··· Dataset records

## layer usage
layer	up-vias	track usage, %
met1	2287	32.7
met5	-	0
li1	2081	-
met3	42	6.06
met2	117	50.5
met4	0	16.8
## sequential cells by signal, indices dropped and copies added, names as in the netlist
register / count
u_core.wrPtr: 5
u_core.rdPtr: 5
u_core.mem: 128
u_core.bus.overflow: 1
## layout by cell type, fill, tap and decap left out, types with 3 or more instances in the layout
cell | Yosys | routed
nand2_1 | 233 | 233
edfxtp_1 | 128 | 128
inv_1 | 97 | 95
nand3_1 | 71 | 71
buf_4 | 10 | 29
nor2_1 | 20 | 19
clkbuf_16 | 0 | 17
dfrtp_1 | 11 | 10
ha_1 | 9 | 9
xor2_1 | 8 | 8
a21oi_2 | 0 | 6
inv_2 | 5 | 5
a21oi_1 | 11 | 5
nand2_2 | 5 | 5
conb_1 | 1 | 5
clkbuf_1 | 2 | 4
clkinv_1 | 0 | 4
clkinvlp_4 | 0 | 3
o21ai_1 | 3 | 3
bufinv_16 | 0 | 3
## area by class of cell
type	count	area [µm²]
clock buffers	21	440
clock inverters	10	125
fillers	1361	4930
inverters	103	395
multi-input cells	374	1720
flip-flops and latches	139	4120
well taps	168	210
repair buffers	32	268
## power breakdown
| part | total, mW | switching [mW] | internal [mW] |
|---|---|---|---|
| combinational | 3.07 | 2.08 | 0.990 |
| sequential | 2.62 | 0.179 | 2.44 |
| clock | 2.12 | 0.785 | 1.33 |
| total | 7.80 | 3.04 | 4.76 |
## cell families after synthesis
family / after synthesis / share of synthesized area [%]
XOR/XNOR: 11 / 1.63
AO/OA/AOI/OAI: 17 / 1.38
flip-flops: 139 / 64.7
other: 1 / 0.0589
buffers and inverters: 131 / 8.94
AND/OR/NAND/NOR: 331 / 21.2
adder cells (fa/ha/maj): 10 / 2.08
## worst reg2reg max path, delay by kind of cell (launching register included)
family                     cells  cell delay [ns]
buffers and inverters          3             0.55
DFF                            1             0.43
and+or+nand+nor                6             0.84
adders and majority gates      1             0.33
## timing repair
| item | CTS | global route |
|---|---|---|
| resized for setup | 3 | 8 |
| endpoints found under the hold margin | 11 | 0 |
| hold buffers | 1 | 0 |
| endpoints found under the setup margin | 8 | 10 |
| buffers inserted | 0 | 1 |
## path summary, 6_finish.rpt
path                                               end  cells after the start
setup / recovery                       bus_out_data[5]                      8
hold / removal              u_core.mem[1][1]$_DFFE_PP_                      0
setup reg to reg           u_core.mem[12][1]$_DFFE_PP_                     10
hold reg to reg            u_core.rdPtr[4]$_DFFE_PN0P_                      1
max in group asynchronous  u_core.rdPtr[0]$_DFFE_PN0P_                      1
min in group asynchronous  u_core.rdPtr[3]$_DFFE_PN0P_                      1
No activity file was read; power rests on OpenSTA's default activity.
===== src/rtl/uart_transmitter.sv =====
// 8-bit UART transmitter: start bit, 8 data bits LSB first, optional even parity, 1 or 2 stop bits.
// Define UART_TX_PARITY_EN to insert an even-parity bit after data bit 7.
module uart_transmitter #(
   parameter int unsigned CLKS_PER_BIT = 1,
   parameter int unsigned STOP_BITS    = 1
) (
   input  logic       clk,
   input  logic       reset,
   input  logic       tx_start,
   input  logic [7:0] tx_data,
   output logic       TXD,
   output logic       tx_busy,
   output logic       tx_done
);

   localparam logic [15:0] CNT_LAST  = 16'(CLKS_PER_BIT - 1);
   localparam logic        STOP_LAST = 1'(STOP_BITS - 1);

   typedef enum logic [2:0] {
      IDLE,
      START,
      DATA,
`ifdef UART_TX_PARITY_EN
      PARITY,
`endif
      STOP
   } state_t;

   state_t      state_q, state_d;
   logic [15:0] cnt_q, cnt_d;
   logic [2:0]  idx_q, idx_d;
   logic        stop_q, stop_d;
   logic [7:0]  data_q, data_d;
   logic        txd_q, txd_d;
   logic        busy_q, busy_d;
   logic        done_q, done_d;
   logic        bit_end;

   assign bit_end = (cnt_q == CNT_LAST);

   always_comb begin
      state_d = state_q;
      cnt_d   = bit_end ? 16'd0 : cnt_q + 16'd1;
      idx_d   = idx_q;
      stop_d  = stop_q;
      data_d  = data_q;
      txd_d   = txd_q;
      busy_d  = busy_q;
      done_d  = 1'b0;
      case (state_q)
         IDLE: begin
            cnt_d  = 16'd0;
            txd_d  = 1'b1;
            busy_d = 1'b0;
            if (tx_start) begin
               data_d  = tx_data;
               txd_d   = 1'b0;
               busy_d  = 1'b1;
               idx_d   = 3'd0;
               stop_d  = 1'b0;
               state_d = START;
            end
         end
         START: begin
            if (bit_end) begin
               txd_d   = data_q[0];
               idx_d   = 3'd0;
               state_d = DATA;
            end
         end
         DATA: begin
            if (bit_end) begin
               if (idx_q == 3'd7) begin
`ifdef UART_TX_PARITY_EN
                  txd_d   = ^data_q;
                  state_d = PARITY;
`else
                  txd_d   = 1'b1;
                  stop_d  = 1'b0;
                  state_d = STOP;
`endif
               end else begin
                  idx_d = idx_q + 3'd1;
                  txd_d = data_q[idx_q + 3'd1];
               end
            end
         end
`ifdef UART_TX_PARITY_EN
         PARITY: begin
            if (bit_end) begin
               txd_d   = 1'b1;
               stop_d  = 1'b0;
               state_d = STOP;
            end
         end
`endif
         STOP: begin
            if (bit_end) begin
               // Landing in IDLE with busy low lets a waiting tx_start go straight out next edge.
               if (stop_q == STOP_LAST) begin
                  txd_d   = 1'b1;
                  busy_d  = 1'b0;
                  done_d  = 1'b1;
                  state_d = IDLE;
               end else begin
                  stop_d = 1'b1;
               end
            end
         end
         default: begin
            txd_d   = 1'b1;
            busy_d  = 1'b0;
            state_d = IDLE;
         end
      endcase
   end

   always_ff @(posedge clk) begin
      if (!reset) begin
         state_q <= IDLE;
         cnt_q   <= 16'd0;
         idx_q   <= 3'd0;
         stop_q  <= 1'b0;
         data_q  <= 8'd0;
         txd_q   <= 1'b1;
         busy_q  <= 1'b0;
         done_q  <= 1'b0;
      end else begin
         state_q <= state_d;
         cnt_q   <= cnt_d;
         idx_q   <= idx_d;
         stop_q  <= stop_d;
         data_q  <= data_d;
         txd_q   <= txd_d;
         busy_q  <= busy_d;
         done_q  <= done_d;
      end
   end

   assign TXD     = txd_q;
   assign tx_busy = busy_q;
   assign tx_done = done_q;

endmodule


===== config.mk =====
export PLATFORM = sky130hd
export DESIGN_NAME = uart_transmitter
export DESIGN_NICKNAME = d
export VERILOG_FILES = /design/src/rtl/uart_transmitter.sv
export SDC_FILE = /design/constraint.sdc
export NUM_CORES = 1
export LEC_CHECK = 0
export ABC_AREA = 1
export BUFFER_PORTS_ARGS = -buffer_cell sky130_fd_sc_hd__buf_2
export CORE_MARGIN = 8
export CORE_UTILIZATION = 60
export DETAILED_ROUTE_END_ITERATION = 10
export PLACE_DENSITY = 0.8
export SETUP_SLACK_MARGIN = 0.5
export SLEW_MARGIN = 15
export SYNTH_ARGS = -nofsm -noshare
export SYNTH_HDL_FRONTEND = slang
export SYNTH_SLANG_ARGS = --single-unit

===== constraint.sdc =====
create_clock -name clk -period 3 [get_ports clk]
set_input_delay 0.6 -clock clk [delete_from_list [all_inputs] [get_ports clk]]
set_output_delay 0.6 -clock clk [all_outputs]
set_load 0.05 [all_outputs]

==> results of run 1 <==
## path summary, 6_finish.rpt
kind / startpoint / endpoint
hold reg to reg: data_q[7] / data_q[7]
hold / removal: data_q[7] / data_q[7]
setup / recovery: state_q[0] / state_q[0]
setup reg to reg: state_q[0] / state_q[0]
## worst min-delay path: cells and delay by family, from the launching register on
kind	cells	cell delay, ns
flops	1	0.31
compound gates	1	0.05
buf+inv	1	0.06
## area by class of cell
type                    instances  area share, %
clock inverters                 1           1.61
well taps                      31           2.08
multi-input cells             173           49.2
flip-flops and latches         32           34.3
repair buffers                 13           3.49
inverters                      29           5.83
clock buffers                   7           3.49
## report_power, final
group | switching, uW | internal [uW] | total, uW
Sequential | 38.2 | 481 | 520
Clock | 150 | 221 | 372
Combinational | 242 | 122 | 363
Total | 430 | 824 | 1250
## routing by layer
metal	track usage (%)	part of all wire, %	vias to the layer above
met5	0	0	-
met2	24.8	49	23
met4	6.61	1.8	0
met3	3.58	2.6	6
li1	-	-	785
met1	15.2	47	621
## cells by family (layout without fill, tap and decap cells)
| logic type | Yosys count | after routing | synth area share [%] |
|---|---|---|---|
| buffers and inverters | 32 | 50 | 7.57 |
| AND/OR/NAND/NOR | 126 | 126 | 34.3 |
| AO/OA/AOI/OAI | 33 | 33 | 10.8 |
| XOR/XNOR | 5 | 5 | 2.60 |
| adder cells (fa/ha/maj) | 9 | 9 | 6.68 |
| flip-flops | 32 | 32 | 38.0 |
## state kept, by name, indices dropped and copies added, names as in the netlist
name	count
cnt_q	16
state_q	2
tx_busy	1
TXD	1
tx_done	1
data_q	8
idx_q	3
## cells in the final DEF, fill, tap and decap left out, drive strengths merged
cell type,Yosys,routed
nand3b,2,2
xor2,3,3
buf,1,13
bufinv,0,1
inv,29,29
xnor2,2,2
or2,5,5
nand3,18,18
a21oi,20,20
o211ai,1,1
nor3b,1,1
nor2,41,41
nand4,2,2
dfxtp,32,32
nor3,2,2
o21ai,12,12
and3,1,1
ha,9,9
nand2,54,54
clkbuf,2,7
## per-stage QoR
step / cell area, sq um / total power, uW
finish: 1870 / 1250
global route: 1870 / 1340
CTS: 1870 / 1260
detailed placement: 1770 / 883
global placement: 1770 / 877
floorplan: 1690 / 810
==> impl_metrics.py, run 1 <==
metrics = {
    "run_status": {
        "outcome": "finished, final reports clean",
    },
    "drt": {
        "drc_errors": 0,
        "num_vias": 1435,
        "final_antenna_net_count": 0,
        "routedWlPerCell_um": 11.2,
        "dr.pass1.iters": 4,
        "routed_wl_mm": 3.20,
        "routed_via_density": 5.02,
        "drt_iter0_drc": 86,
    },
    "place": {
        "numPortBuffers": 13,
        "dp_slack_ns": 1.40,
        "dpl.hpwl_mm": 2.34,
        "gp_congestion": 0.867,
        "place_inst": 278,
    },
    "cts": {
        "clockBufferDepth": 2,
        "cts_made_buffers": 5,
        "root_buffer": "clkbuf_4",
        "ctsResizeCount": 0,
        "cts.htree.levels": 2,
        "clkTransAtPathRegs_ns": 0.10,
        "cts_hold_buf": 0,
        "clock_latency_ns": 0.33,
        "post_cts_buffers": 0,
        "cts_tree": "yes",
        "cts.sinks": 32,
    },
    "logic_synthesis": {
        "syn_inst": 237,
        "synth_top_area_cell": "dfxtp_1",
        "synth_top_area_share_pct": 38.0,
        "yosysMostFrequentCell": "nand2_1",
        "mappedNetlistNets": 257,
        "synth_seq_area_share_pct": 38.0,
        "ys_seq_elements": 32,
        "synthArstFlopShare_pct": 0,
        "synth_edf_count": 0,
        "avgSynthCellArea_sq_um": 7.12,
        "synth_common_cells": "nand2_1 (50), nor2_1 (34), dfxtp_1 (32), inv_1 (29)",
        "yosys-top-cells-area": "dfxtp_1 (38%), nand2_1 (11%), nor2_1 (7.6%)",
        "synthFlopType": "dfxtp_1",
        "netlist_area_sq_um": 1690,
        "yosysUniqueCellTypes": 27,
        "synth_warnings": 0,
    },
    "setup_path": {
        "cp-end-kind": "flip-flop",
        "path_cells": "inv_1 -> ha_1 -> or2_2 -> o21ai_2 -> nand3_1 -> nand2_1 -> nor2_1",
        "cp_slowest_cell": "dfxtp_1",
        "required_ns": 3.23,
        "rr_worst_depth": 7,
        "crit_cells": 7,
        "path_delay_family": "simple AND/OR/NAND/NOR gates",
        "worst-path-max-fanout": 5,
        "critical_path_class": "reg -> reg",
        "startpoint_type": "flip-flop",
        "cp_data_arrival_time_ns": 1.88,
        "cpPeakStageDelay_ns": 0.41,
        "path_buf_inv": 1,
        "r2r_slack_ns": 1.35,
    },
    "timing": {
        "worst_pin_slew_ns": 0.417,
        "setup_violations": 0,
        "skew_ns": 0.00643,
        "slew_viol_final": 0,
        "fin_ws_ns": 1.35,
        "rsz0062_at_grt": "no",
        "hold_violations": 0,
        "finalSetupTns_ns": 0,
        "post-route-period-util_pct": 54.9,
        "fmaxAchievable_mhz": 608,
        "hold_slack_ns": 0.455,
        "slew_headroom_pct": 72.1,
        "finalCriticalPeriod_ns": 1.65,
    },
    "floorplan": {
        "start_util_pct": 62.2,
        "coreArea_sq_um": 2710,
        "die_width_um": 69.0,
        "pin_count": 14,
        "dieHeight_um": 69.0,
        "rows": 19,
        "dieArea_sq_um": 4760,
    },
    "pwr": {
        "p_per_area_nw_per_um2": 672,
        "p_leak_uw": 0.000773,
        "max-vdd-ir-drop_uv": 804,
    },
    "global_routing": {
        "grt_first_pass_wirelength_mm": 5.72,
        "grt_start_max_net_pins": 17,
        "grt_usage_pct": 14.0,
        "grt_pass1_vias": 1409,
        "antenna_found_initial": 0,
        "grt-ovfl-total": 0,
    },
    "final_layout": {
        "areaGrowthSynthToFinish_pct": 10.7,
        "fillers": 234,
        "multi_input_area_sq_um": 918,
        "utilization_pct": 68.9,
        "drive_gt1_share_pct": 14.9,
        "fin_cells": 286,
        "antenna_cells": 0,
        "ff_latch_area_sq_um": 641,
        "nNetsFinal": 274,
    },
    "job": {
        "maxCapViolations": 0,
    },
    "hold_path": {
        "min_path_type": "reg -> reg",
        "whs_path_depth": 2,
    },
}
(Power assumes the default switching activity.)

······

> _Requirement_: Output only the lines from the top of the entries through the one holding "u_core.bus.overflow: 1", copied exactly.

> _Solved problem_:
## layer usage
layer	up-vias	track usage, %
met1	2287	32.7
met5	-	0
li1	2081	-
met3	42	6.06
met2	117	50.5
met4	0	16.8
## sequential cells by signal, indices dropped and copies added, names as in the netlist
register / count
u_core.wrPtr: 5
u_core.rdPtr: 5
u_core.mem: 128
u_core.bus.overflow: 1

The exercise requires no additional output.